When the roads get slick and the car is out of control – I call out the name of my Father, not in vain, but in hope.
When the front door is kicked in at 2 o’clock in the morning – I search for his protecting arms.
When my the love of my life tells me they no longer love me – He knows my fears, my cray & my heart.
When the doctor can’t find out what is wrong – I am aware of his all encompassing knowledge & plan.
When I hurt those that I love the most – I am with him, he moves me towards his image.
Within God’s peace, the question stops being when and starts becoming who – it becomes about Jesus. That being said, the peace in which we pursue becomes increasingly important.

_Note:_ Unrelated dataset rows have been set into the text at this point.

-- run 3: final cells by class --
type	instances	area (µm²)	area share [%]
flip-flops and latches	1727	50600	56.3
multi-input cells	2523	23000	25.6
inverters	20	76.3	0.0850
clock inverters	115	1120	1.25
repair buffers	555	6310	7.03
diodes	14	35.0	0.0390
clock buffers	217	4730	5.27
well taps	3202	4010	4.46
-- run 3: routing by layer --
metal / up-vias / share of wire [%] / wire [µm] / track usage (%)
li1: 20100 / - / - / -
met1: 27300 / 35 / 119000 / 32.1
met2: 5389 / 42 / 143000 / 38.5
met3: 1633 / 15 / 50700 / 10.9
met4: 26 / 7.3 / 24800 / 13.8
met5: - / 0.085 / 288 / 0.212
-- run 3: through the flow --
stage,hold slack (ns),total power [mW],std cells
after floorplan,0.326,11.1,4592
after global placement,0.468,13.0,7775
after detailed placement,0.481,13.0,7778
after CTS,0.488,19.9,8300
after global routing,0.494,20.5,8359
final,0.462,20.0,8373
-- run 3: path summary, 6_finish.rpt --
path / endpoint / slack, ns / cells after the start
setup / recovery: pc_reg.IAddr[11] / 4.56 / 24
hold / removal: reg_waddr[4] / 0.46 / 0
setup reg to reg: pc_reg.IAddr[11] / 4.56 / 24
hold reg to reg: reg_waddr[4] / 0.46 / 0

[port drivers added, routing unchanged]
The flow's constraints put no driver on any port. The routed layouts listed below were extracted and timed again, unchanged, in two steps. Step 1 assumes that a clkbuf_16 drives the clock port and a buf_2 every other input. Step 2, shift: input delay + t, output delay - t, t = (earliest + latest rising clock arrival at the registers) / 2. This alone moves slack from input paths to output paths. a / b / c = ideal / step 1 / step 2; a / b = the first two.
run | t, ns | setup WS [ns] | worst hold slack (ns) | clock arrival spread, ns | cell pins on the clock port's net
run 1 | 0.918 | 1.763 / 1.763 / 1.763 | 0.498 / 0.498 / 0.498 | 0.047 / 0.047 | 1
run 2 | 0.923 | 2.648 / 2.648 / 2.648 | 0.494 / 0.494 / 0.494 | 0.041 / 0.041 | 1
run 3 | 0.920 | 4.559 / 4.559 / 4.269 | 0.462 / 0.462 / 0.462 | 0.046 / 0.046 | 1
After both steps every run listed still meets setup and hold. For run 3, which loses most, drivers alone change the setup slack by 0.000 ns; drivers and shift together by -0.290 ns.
Context: an optimization exercise on an open-source flow, tuned for small area. The choices shown serve that exercise and are no tape-out recipe. The RTL was checked by simulation tests, not by an equivalence proof against the original design. No activity file was given, so power comes from the tool's default toggle rates.

$ cat design/flow/design.v
module median_filter (
    input rst,
    input [7:0] image_input,
    input enable,
    input enable_process,
    input clk,
    output [7:0] image_output
);
    localparam Depth = 8;  
    localparam Width = 6;  
    localparam N = Depth*Width;
    reg [8*N-1:0] ring;
    reg [3:0] row;
    reg [2:0] col;
    wire [8*N-1:0] ring_next;
    wire rotate = enable_process & ~enable;  
    wire shift = enable | enable_process;
    ring_step #(.N(N)) step (.ring(ring), .image_input(image_input),
        .load(enable), .rotate(rotate), .shift(shift), .hold(~shift),
        .ring_next(ring_next));
    always @(posedge clk)
        ring <= ring_next;
    wire top    = ~row[3] & ~row[0];
    wire bottom = row[3] & ~row[2];
    wire left   = ~col[2] & ~col[0];
    wire right  = col[2] & ~col[1];
    always @(posedge clk, posedge rst) begin
        if (rst) begin
            row <= 4'b1000;
            col <= 3'b100;
        end else if (enable_process) begin
            row <= {row[2:0], ~row[3]};
            if (bottom)
                col <= {col[1:0], ~col[2]};
        end
    end
    wire [7:0] x [0:8];
    wire [8:0] valid;
    assign x[0] = ring[7:0];  assign valid[0] = 1'b1;               
    assign x[1] = ring[15:8];  assign valid[1] = ~top;               
    assign x[2] = ring[383:376]; assign valid[2] = ~bottom;            
    assign x[3] = ring[71:64];  assign valid[3] = ~left;              
    assign x[4] = ring[327:320]; assign valid[4] = ~right;             
    assign x[5] = ring[79:72];  assign valid[5] = ~(top | left);      
    assign x[6] = ring[63:56];  assign valid[6] = ~(bottom | left);   
    assign x[7] = ring[335:328]; assign valid[7] = ~(top | right);     
    assign x[8] = ring[319:312]; assign valid[8] = ~(bottom | right);  
    function maj9(input [8:0] v);
        reg lo0, lo1, lo2, me0, me1, me2, hi0, hi1, hi2;
        begin
            lo0 = v[0] & v[1] & v[2]; me0 = (v[0] & v[1]) | (v[0] & v[2]) | (v[1] & v[2]); hi0 = v[0] | v[1] | v[2];
            lo1 = v[3] & v[4] & v[5]; me1 = (v[3] & v[4]) | (v[3] & v[5]) | (v[4] & v[5]); hi1 = v[3] | v[4] | v[5];
            lo2 = v[6] & v[7] & v[8]; me2 = (v[6] & v[7]) | (v[6] & v[8]) | (v[7] & v[8]); hi2 = v[6] | v[7] | v[8];
            lo0 = lo0 | lo1 | lo2;
            me0 = (me0 & me1) | (me0 & me2) | (me1 & me2);
            hi0 = hi0 & hi1 & hi2;
            maj9 = (lo0 & me0) | (lo0 & hi0) | (me0 & hi0);
        end
    endfunction
    reg [8:0] e, lo, hi;
    reg [7:0] m;
    integer b;
    always @* begin
        lo = ~valid;
        hi = 9'd0;
        for (b = 7; b >= 0; b = b - 1) begin
            e = hi | (~lo & {x[8][b], x[7][b], x[6][b], x[5][b], x[4][b],
                             x[3][b], x[2][b], x[1][b], x[0][b]});
            m[b] = maj9(e);
            hi = hi | (e & {9{~m[b]}});
            lo = lo | (~e & {9{m[b]}});
        end
    end
    assign image_output = m;
endmodule
module ring_step #(parameter N = 48) (
    input [8*N-1:0] ring,
    input [7:0] image_input,
    input load,
    input rotate,
    input shift,
    input hold,
    output [8*N-1:0] ring_next
);
    assign ring_next[7:0] = ({8{load}} & image_input) | ({8{rotate}} & ring[8*N-1 -: 8]) |
                            ({8{hold}} & ring[7:0]);
    assign ring_next[8*N-1:8] = ({8*N-8{shift}} & ring[8*N-9:0]) | ({8*N-8{hold}} & ring[8*N-1:8]);
endmodule
$ cat design/flow/flow/run.sh
#!/bin/bash
# Layout flow: the standard flow (standard.sh) with
#  - synthesis mapped by an area-oriented ABC script (flow/my_synth.tcl,
#    flow/area.abc); registers are the standard synthesis's,
#  - clock tree synthesis without dummy loads, with small clock buffers,
#  - the smallest buffer for the port buffers,
# Each tool writes its full log under orfs/logs/; make's output goes to run.log.
set -euo pipefail
W=$PWD
export MY_ABC_SCRIPT=$W/flow/area.abc
export FLOW_SYNTH_TCL=$W/synth_recipe.tcl
CTS="-sink_clustering_enable -repair_clock_nets -dont_use_dummy_load -buf_list sky130_fd_sc_hd__clkbuf_8 -sink_clustering_size 16 -sink_clustering_max_diameter 35"
bash standard.sh SYNTH_SCRIPT=$W/flow/my_synth.tcl "CTS_ARGS=$CTS" \
  "BUFFER_PORTS_ARGS=-buffer_cell sky130_fd_sc_hd__buf_1" \
  finish > run.log 2>&1
$ cat design/flow/flow/area.abc
strash
&get -n
&deepsyn -I 4 -J 20 -S 1
&st
&dch
&nf -R 1000
&put
topo
$ cat design/flow/flow/my_synth.tcl
# The standard synthesis (synth_recipe.tcl, sourced unchanged below) with
# one change: the final technology mapping (the abc command of ORFS's
# synth.tcl) uses the area-oriented ABC script MY_ABC_SCRIPT in place of
# ORFS's, without ABC's buffering and up-sizing. Registers are mapped before
# this step (dfflibmap), so they are the standard synthesis's.
proc abc {args} {
  set i [lsearch -exact $args -script]
  if {$i >= 0} { lset args [expr {$i + 1}] $::env(MY_ABC_SCRIPT) }
  puts "abc with $::env(MY_ABC_SCRIPT): $args"
  yosys abc {*}$args
}
source $::env(FLOW_SYNTH_TCL)
$ cat design/flow/standard.sh
#!/bin/bash
# synth_recipe.tcl (not shown) runs the flow's synth.tcl, then flattens the netlist and writes it again
# the make line also repeats each setting of config.mk as NAME=value (left out here)
make -C /OpenROAD-flow-scripts/flow DESIGN_CONFIG=/design/flow/config.mk WORK_HOME=/design/flow/orfs CLKGATE_MAP_FILE= SYNTH_SCRIPT=/design/flow/synth_recipe.tcl "${@:-finish}"
$ cat design/flow/config.mk
export PLATFORM = sky130hd
export DESIGN_NAME = median_filter
export DESIGN_NICKNAME = median_filter
export VERILOG_FILES = /design/flow/design.v
export SDC_FILE = /design/flow/constraint.sdc
export NUM_CORES = 8
export LEC_CHECK = 0
export ABC_AREA = 1
export CAP_MARGIN = 20
export CORE_MARGIN = 2
export CORE_UTILIZATION = 60
export PLACE_DENSITY = 0.7
export SLEW_MARGIN = 20
export SYNTH_HIERARCHICAL = 1
$ cat design/flow/constraint.sdc
create_clock -name core_clock -period 50.0 [get_ports {clk}]
set_input_delay 10.0000 -clock core_clock [delete_from_list [all_inputs] [get_ports {clk}]]
set_output_delay 10.0000 -clock core_clock [all_outputs]
set_load 0.01 [all_outputs]
==> out/qor.yml, run 1 <==
slew_violations: 0
syn-cell-area_sq_mm: 0.0134
r2r_cells: 3
p_total_mw: 0.791
start_kind: "flip-flop"
vias_per_cell: 6.19
drive_gt1_frac: 0.0445
synth_edf_count: 0
crit_top_cell: "maj3_1"
worst-r2r-setup-slack_ps: 48670
yosysSeqAreaShare: 0.585
grt_max_degree: 259
core_area_sq_mm: 0.0219
grt_pass1_vias: 8832
outcome: "timing/DRC/antenna clean"
fmax_mhz: 39.5
final_cells: 1538
drc: 0
port_buffers: 19
wl_per_cell_um: 16.6
end_kind: "output pin"
max_cap_violations: 0
start_util: 0.614
drt_iter0_markers: 772
antenna_found_initial: 0
finalHoldViolCount: 0
hold_path.class: "reg -> reg"
dr.pass1.iters: 6
p_leak_nw: 5.83
clockRootBuffer: "clkbuf_8"
grt_first_pass_wirelength_mm: 43.7
critPathMaxFanout: 19
reg2reg_to: "col[1]$_DFFE_PP0P_"
yosys_warnings: 7
placementRows: 54
slowest_stage: "a21oi_1"
avgSynthCellArea_sq_um: 11.3
rsz0062_at_grt: "false"
ios: 20
cts_tree: "yes"
yosysTopAreaCell: "dfxtp_1"
synth_top_area_share: 0.572
fin_crit_sh: 0.506
area_delta_synth_final_pct: 8.37
clock_latency_ps: 570
tns_ps: 0
ir_worst_vdd_mv: 0.0315
cts.clk_slew.worst_paths_ps: 90
synth.area.top_cells: "dfxtp_1 (57%), a22o_1 (25%), nand2_1 (3.2%), a21oi_1 (1.4%), o21ai_0 (1.3%)"
cts_hold_buf: 0
ys_ff_latch: 391
cp_data_required_time_ps: 40000
clk_path_buf_depth: 3
tightest_slew_ps: 1070
critPathLaunch: "col[0]$_DFFE_PP0P_"
synthCells: 1187
clock_sinks: 391
yosys.cell_types.count: 35
finalSetupViolCount: 0
die_h_um: 154
async_flop_share: 0.0179
dieArea_sq_mm: 0.0236
place.detailed.hpwl_mm: 15.4
cts.repair.resized: 0
nNetsFinal: 1272
finalCriticalPeriod_ps: 25290
cpPeakStageDelay_ps: 810
routabilityCongestion: 0.829
diodes: 0
grt_use_total: 0.216
power_density_mw_per_mm2: 54.3
crit_type: "reg -> out"
reg2reg_from: "row[3]$_DFFE_PP1P_"
skew_ps: 68.6
drt-total-wl_mm: 25.5
slew_headroom: 0.288
syn-num-nets: 1199
dr_total_vias: 9515
ys.flop_type: "dfxtp_1"
dieWidth_um: 154
endpoint: "image_output[0]"
crit_arrival_ps: 15290
post_cts_buffers: 0
dp.cells: 1492
grt_remaining_overflow: 0
cts_buffers: 46
ant_nets: 0
h-tree-depth: 2
-- synthesized netlist by cell type (3+ instances only) --
| library cell | count |
|---|---|
| maj3_1 | 16 |
| o21a_1 | 21 |
| a32oi_1 | 4 |
| a31oi_1 | 17 |
| nor2_1 | 37 |
| o21ai_0 | 35 |
| o211ai_1 | 10 |
| a222oi_1 | 8 |
| nor2b_1 | 4 |
| a21boi_0 | 9 |
| clkinv_1 | 26 |
| and2_0 | 4 |
| a22oi_1 | 3 |
| mux2_1 | 5 |
| a21o_1 | 5 |
| a21oi_1 | 38 |
| o22ai_1 | 5 |
| dfrtp_1 | 5 |
| nand3_1 | 22 |
| o221a_1 | 7 |
| nand2_1 | 115 |
| nor3_1 | 13 |
| a22o_1 | 379 |
| dfxtp_1 | 384 |
-- flip-flops by register name, indices dropped and copies added (netlist names) --
signal and flops:
col 3, ring 384, row 4
-- worst min-delay path by stage --
stage                            startpoint           endpoint  cells after the start
final                     ring[297]$_DFF_P_  ring[305]$_DFF_P_                      1
after global routing       ring[52]$_DFF_P_   ring[60]$_DFF_P_                      1
after CTS                  ring[22]$_DFF_P_   ring[30]$_DFF_P_                      1
after detailed placement  ring[133]$_DFF_P_  ring[141]$_DFF_P_                      1
after global placement    ring[215]$_DFF_P_  ring[223]$_DFF_P_                      1
after floorplan            ring[92]$_DFF_P_  ring[100]$_DFF_P_                      1
-- metal layers --
metal | part of all wire | vias up | wire [um] | track usage
li1 | - | 4818 | - | -
met1 | 0.53 | 4491 | 13500 | 0.332
met2 | 0.41 | 160 | 10500 | 0.311
met3 | 0.038 | 46 | 977 | 0.0372
met4 | 0.020 | 0 | 504 | 0.0642
met5 | 0 | - | 0 | 0
-- cell type report --
| type | count | area, sq um |
|---|---|---|
| inverter | 26 | 105 |
| tap | 280 | 350 |
| clock buffer | 46 | 633 |
| fill | 1756 | 7320 |
| multi-input combinational | 770 | 5490 |
| sequential | 391 | 7870 |
| timing repair buffer | 25 | 133 |
-- per-stage QoR --
stage | hold WS, ps | cell area (sq um) | setup WS (ps) | utilization
2_1_floorplan | 440 | 13400 | 17150 | -
3_3_place_gp | 446 | 13900 | 25690 | 0.637
3_5_place_dp | 449 | 13900 | 25350 | 0.637
4_1_cts | 429 | 14600 | 24750 | 0.666
5_1_grt | 455 | 14600 | 22950 | 0.666
6_report | 436 | 14600 | 24710 | 0.666
-- report_power, final --
part / leakage [nW] / internal (mW) / switching [mW]
clock network: 0.331 / 0.0814 / 0.0964
registers: 3.22 / 0.367 / 0.0339
logic: 2.28 / 0.0896 / 0.122
total: 5.83 / 0.539 / 0.252
-- cells in the final DEF (no fill, tap or decap), types with 7 or more instances in the layout --
master	count
nor3_1	13
a21boi_0	9
a222oi_1	8
o21a_1	21
clkinv_1	25
o221a_1	7
a21oi_1	38
nand3_1	22
clkbuf_8	46
nand2_1	115
maj3_1	16
nor2_1	37
dfxtp_1	384
o21ai_0	34
o211ai_1	10
buf_1	19
a31oi_1	17
a22o_1	379
-- kinds of logic (layout without fill, tap and decap cells) --
logic type               after synthesis  count (layout)  share of synthesized area
buffers and inverters                 26              97                    0.00726
AND/OR/NAND/NOR                      202             202                     0.0625
multiplexers                           5               5                    0.00419
adder cells (fa/ha/maj)               16              16                     0.0119
AO/OA/AOI/OAI                        547             547                      0.329
flip-flops                           391             391                      0.585
-- critical path, delay by kind of cell, from the launching register on --
kind / cells / cell delay, ps
compound gates: 23 / 6080
fa+ha+maj: 11 / 3820
buf+inv: 10 / 2450
flops: 1 / 420
simple gates: 17 / 1960
==> run 2, diff against run 1 <==
--- a/design/flow/flow/run.sh
+++ b/design/flow/flow/run.sh
@@ -10,5 +10,5 @@
 export MY_ABC_SCRIPT=$W/flow/area.abc
 export FLOW_SYNTH_TCL=$W/synth_recipe.tcl
-CTS="-sink_clustering_enable -repair_clock_nets -dont_use_dummy_load -buf_list sky130_fd_sc_hd__clkbuf_8 -sink_clustering_size 16 -sink_clustering_max_diameter 35"
+CTS="-sink_clustering_enable -repair_clock_nets -dont_use_dummy_load -buf_list sky130_fd_sc_hd__clkbuf_4 -sink_clustering_size 11 -sink_clustering_max_diameter 45"
 bash standard.sh SYNTH_SCRIPT=$W/flow/my_synth.tcl "CTS_ARGS=$CTS" \
   "BUFFER_PORTS_ARGS=-buffer_cell sky130_fd_sc_hd__buf_1" \
==> run 2 against run 1 <==
  * Utilization fell by 1.4 points
  * Combinational power barely moved
  * Worst setup slack got worse by 130 ps
  * Largest power group unchanged
  * Power fell by 6.1%
  * Largest cell class unchanged
==> out/qor.yml, run 2 <==
outcome: "timing/DRC/antenna clean"
synthCells: 1187  # unchanged
reg.largest.list: "ring: 384 flops, row: 4 flops, col: 3 flops"
place_area_sq_mm: 0.0139  # unchanged
cts_hold_buf: 0  # unchanged
busiest_layer: "met1"
clock_sinks: 391  # unchanged
dieWidth_um: 154  # unchanged
post_cts_buffers: 0  # unchanged
finalHoldViolCount: 0  # unchanged
mostFrequentLayoutCells: "dfxtp_1 (384), a22o_1 (379), nand2_1 (115)"
p_total_mw: 0.743  # -6.1%
core_area_sq_mm: 0.0219  # unchanged
drive_gt1_frac: 0.0430  # -0.00152
drc: 0  # unchanged
ant_nets: 0  # unchanged
syn-cell-area_sq_mm: 0.0134  # unchanged
use_met2: 0.302  # -0.00910
fmax_mhz: 39.3  # -0.50%
slowest_stage: "a21oi_1"
dr.pass1.iters: 7  # +1
ys.flop_type: "dfxtp_1"
fin_crit_sh: 0.508  # +0.00256
slew_violations: 0  # unchanged
crit_arrival_ps: 15410  # +120 ps
power_density_mw_per_mm2: 52.0  # -4.1%
pwr-share-clk: 0.176  # -0.049
rsz0062_at_grt: "false"
cts.repair.resized: 0  # unchanged
die_h_um: 154  # unchanged
cpPeakStageDelay_ps: 810  # about the same
port_buffers: 19  # unchanged
cts_tree: "yes"
hold_path.class: "reg -> reg"
yosys-top-cells-count: "dfxtp_1 (384), a22o_1 (379), nand2_1 (115), a21oi_1 (38), nor2_1 (37)"
nNetsFinal: 1270  # -0.16%
end_kind: "output pin"
synth.area.top_cells: "dfxtp_1 (57%), a22o_1 (25%), nand2_1 (3.2%), a21oi_1 (1.4%), o21ai_0 (1.3%)"
yosys_warnings: 7  # unchanged
finalSetupViolCount: 0  # unchanged
avgSynthCellArea_sq_um: 11.3  # unchanged
h-tree-depth: 2  # unchanged
ios: 20  # unchanged
grt_first_pass_wirelength_mm: 43.4  # -0.65%
sw_frac_of_total: 0.330  # +0.0115
yosysSeqAreaShare: 0.585  # unchanged
area_delta_synth_final_pct: 6.14
start_kind: "flip-flop"
antenna_found_initial: 1  # +1
ir_worst_vdd_mv: 0.0268  # -15%
p_seq_frac: 0.540  # +0.032
cts_buffers: 44  # -4.3%
syn-num-nets: 1199  # unchanged
use_met1: 0.335  # +0.00317
cp_data_required_time_ps: 40000  # about the same
final-seq-area_sq_mm: 0.00787  # unchanged
critPathMaxFanout: 19  # unchanged
synth.most_common_cell: "dfxtp_1"
slew_headroom: 0.291  # +0.00263
grt_remaining_overflow: 0  # unchanged
wl_per_cell_um: 16.5  # -0.84%
grt_pass1_vias: 8755  # -0.87%
final_common_cell: "dfxtp_1"
final_util: 0.652  # -0.0137
start_util: 0.614  # unchanged
dp.cells: 1492  # unchanged
skew_ps: 62.2  # -6.43 ps
combPwrFrac: 0.284  # +0.017
yosysTopAreaCell: "dfxtp_1"
max_cap_violations: 0  # unchanged
final_area_sq_mm: 0.0143  # -2.1%
grt_use_total: 0.214  # -0.00205
grt_max_degree: 259  # unchanged
clock_latency_ps: 630  # +60 ps
place.detailed.hpwl_mm: 15.4  # unchanged
synth_top_area_share: 0.572  # unchanged
largest_reg_flops: 384  # unchanged
crit_top_cell: "maj3_1"
largest-register: "ring"
vias_per_cell: 6.17  # -0.30%
crit_type: "reg -> out"
ys_ff_latch: 391  # unchanged
yosys.cell_types.count: 35  # unchanged
tightest_slew_ps: 1060  # -3.94 ps
grtUsageMet3: 0.0358  # -0.00141
routabilityCongestion: 0.829  # unchanged
clk_path_buf_depth: 3  # unchanged
internal-power_mw: 0.497  # -7.7%
drt_iter0_markers: 771  # -0.13%
drt-total-wl_mm: 25.3  # -0.91%
p_sw_mw: 0.245  # -2.7%
finalCriticalPeriod_ps: 25410  # +128 ps
synth_edf_count: 0  # unchanged
placementRows: 54  # unchanged
fillers: 1793  # +2.1%
multi_input_area_sq_mm: 0.00549  # unchanged
final_cells: 1537  # -0.065%
tns_ps: 0  # unchanged
worst-r2r-setup-slack_ps: 48650  # -20 ps
p_leak_nw: 5.70  # -2.2%
clockRootBuffer: "clkbuf_4"
dieArea_sq_mm: 0.0236  # unchanged
cts.clk_slew.worst_paths_ps: 110  # +20 ps
async_flop_share: 0.0179  # unchanged
dr_total_vias: 9480  # -0.37%
==> run 2: cell counts after synthesis <==
No cell type changed its count.
==> run 2: critical path: cells and delay by family (launching register included) <==
kind                       cells  cell delay (ps)
AOI/OAI and AO/OA             24             5870
adders and majority gates     10             3610
buffers and inverters         10             2470
and+or+nand+nor               19             2240
DFF                            1              580
==> run 2: cell families after synthesis <==
logic type      count (synthesis)  synth area share
buf+inv                        26           0.00726
fa+ha+maj                      16            0.0119
compound gates                547             0.329
simple gates                  202            0.0625
mux                             5           0.00419
flops                         391             0.585
==> run 2: worst paths after layout <==
| path | startpoint | to | depth (start not counted) |
|---|---|---|---|
| min in group asynchronous | rst | row[2]$_DFFE_PP0P_ | 2 |
| worst min register to register | ring[190]$_DFF_P_ | ring[198]$_DFF_P_ | 1 |
| worst max register to register | row[3]$_DFFE_PP1P_ | col[1]$_DFFE_PP0P_ | 3 |
| max in group asynchronous | rst | row[3]$_DFFE_PP1P_ | 2 |
| worst max-delay path | row[3]$_DFFE_PP1P_ | image_output[0] | 63 |
| worst min-delay path | ring[190]$_DFF_P_ | ring[198]$_DFF_P_ | 1 |
==> run 2: power groups by stage <==
stage	clock network [mW]	logic (mW)	registers, mW
after floorplan	0	0.169	0.397
after global placement	0	0.206	0.406
after detailed placement	0	0.209	0.407
after CTS	0.138	0.210	0.400
after global routing	0.148	0.238	0.408
final	0.131	0.211	0.401
==> run 2: cell type report <==
class,instances,area share
Timing Repair Buffer,25,0.00929
Sequential cell,391,0.551
Antenna cell,1,0.000175
Tap cell,280,0.0245
Multi-Input combinational cell,770,0.384
Clock buffer,44,0.0231
Inverter,26,0.00736
==> run 2: metal layers <==
layer	wire length, um	up-vias
li1	-	4815
met5	0	-
met2	10300	159
met1	13600	4461
met3	891	45
met4	531	0
==> run 2: through the flow <==
stage | hold WS (ps) | setup slack (ps)
final | 404 | 24590
after floorplan | 440 | 17150
after global routing | 425 | 22800
after global placement | 446 | 25690
after CTS | 415 | 24580
after detailed placement | 449 | 25350
==> run 3, diff against run 2 <==
--- a/design/flow/flow/run.sh
+++ b/design/flow/flow/run.sh
@@ -10,5 +10,5 @@
 export MY_ABC_SCRIPT=$W/flow/area.abc
 export FLOW_SYNTH_TCL=$W/synth_recipe.tcl
-CTS="-sink_clustering_enable -repair_clock_nets -dont_use_dummy_load -buf_list sky130_fd_sc_hd__clkbuf_4 -sink_clustering_size 11 -sink_clustering_max_diameter 45"
+CTS="-sink_clustering_enable -repair_clock_nets -dont_use_dummy_load -buf_list sky130_fd_sc_hd__clkbuf_4 -sink_clustering_size 12 -sink_clustering_max_diameter 35"
 bash standard.sh SYNTH_SCRIPT=$W/flow/my_synth.tcl "CTS_ARGS=$CTS" \
   "BUFFER_PORTS_ARGS=-buffer_cell sky130_fd_sc_hd__buf_1" \
--- a/design/flow/config.mk
+++ b/design/flow/config.mk
@@ -9,6 +9,6 @@
 export CAP_MARGIN = 20
 export CORE_MARGIN = 2
-export CORE_UTILIZATION = 60
-export PLACE_DENSITY = 0.7
+export CORE_UTILIZATION = 75
+export PLACE_DENSITY = 0.85
 export SLEW_MARGIN = 20
 export SYNTH_HIERARCHICAL = 1
==> run 3 against run 2 <==
  * Global-route usage grew 8.6 points
  * Clock power is essentially flat
  * Via count grew 5.9%
  * Non-clock buffer count grew 3
  * Critical path depth shrank 2
  * Register-to-register slack gained 50 ps
  * Fmax grew 0.55%
  * Final area shrank 0.46%
  * Sequential share of layout area grew 0.26 points
  * Worst hold slack gained 18 ps
  * Synthesized cell count is the same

If I pursue the world’s peace, I would never sign up to adopt a refugee family as they arrive in my neighborhood. These strangers in a foreign land actually threaten my peace – they risk me questioning the amount of non-essential things I buy when I see them living on next-to nothing. The language barrier alone would make me feel uncomfortable and anxious. They are the epitome of a task with no end & no certainty of personal accomplishment. But the list goes on:
The elderly widow that would love someone to talk with.
Families with critically ill children.
The “Jon’s” who risk imprisonment for a moment of perverted intimacy.
At risk students in need of a mentoring relationship.
The sexually exploited women trafficked on the street
Homeless street youth with nowhere else to turn.
Jesus, forgive us for pursuing a peace that doesn’t love as you love. Forgive our isolation & lack of concern for our neighbors. Break our hearts from the idol of a self-centered heart. Forgive us for thinking too highly of ourselves and give us love to share with our brothers & sisters in need.